→ **Data supplied**

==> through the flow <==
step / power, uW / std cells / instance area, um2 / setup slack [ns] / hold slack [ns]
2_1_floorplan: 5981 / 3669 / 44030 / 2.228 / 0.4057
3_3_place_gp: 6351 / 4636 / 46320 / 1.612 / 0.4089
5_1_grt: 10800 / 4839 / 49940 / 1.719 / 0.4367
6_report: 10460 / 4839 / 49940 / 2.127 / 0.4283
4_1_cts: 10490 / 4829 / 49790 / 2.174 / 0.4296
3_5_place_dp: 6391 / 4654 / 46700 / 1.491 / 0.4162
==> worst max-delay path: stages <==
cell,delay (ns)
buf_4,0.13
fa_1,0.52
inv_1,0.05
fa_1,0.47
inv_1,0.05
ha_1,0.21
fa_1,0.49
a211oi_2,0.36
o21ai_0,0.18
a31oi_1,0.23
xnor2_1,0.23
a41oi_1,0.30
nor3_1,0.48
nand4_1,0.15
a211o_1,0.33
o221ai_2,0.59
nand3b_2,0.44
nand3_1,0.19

→ **Instructions for the task**
Copy out each line of the material that holds the word "delay".

→ **Response for this exercise**
==> worst max-delay path: stages <==
cell,delay (ns)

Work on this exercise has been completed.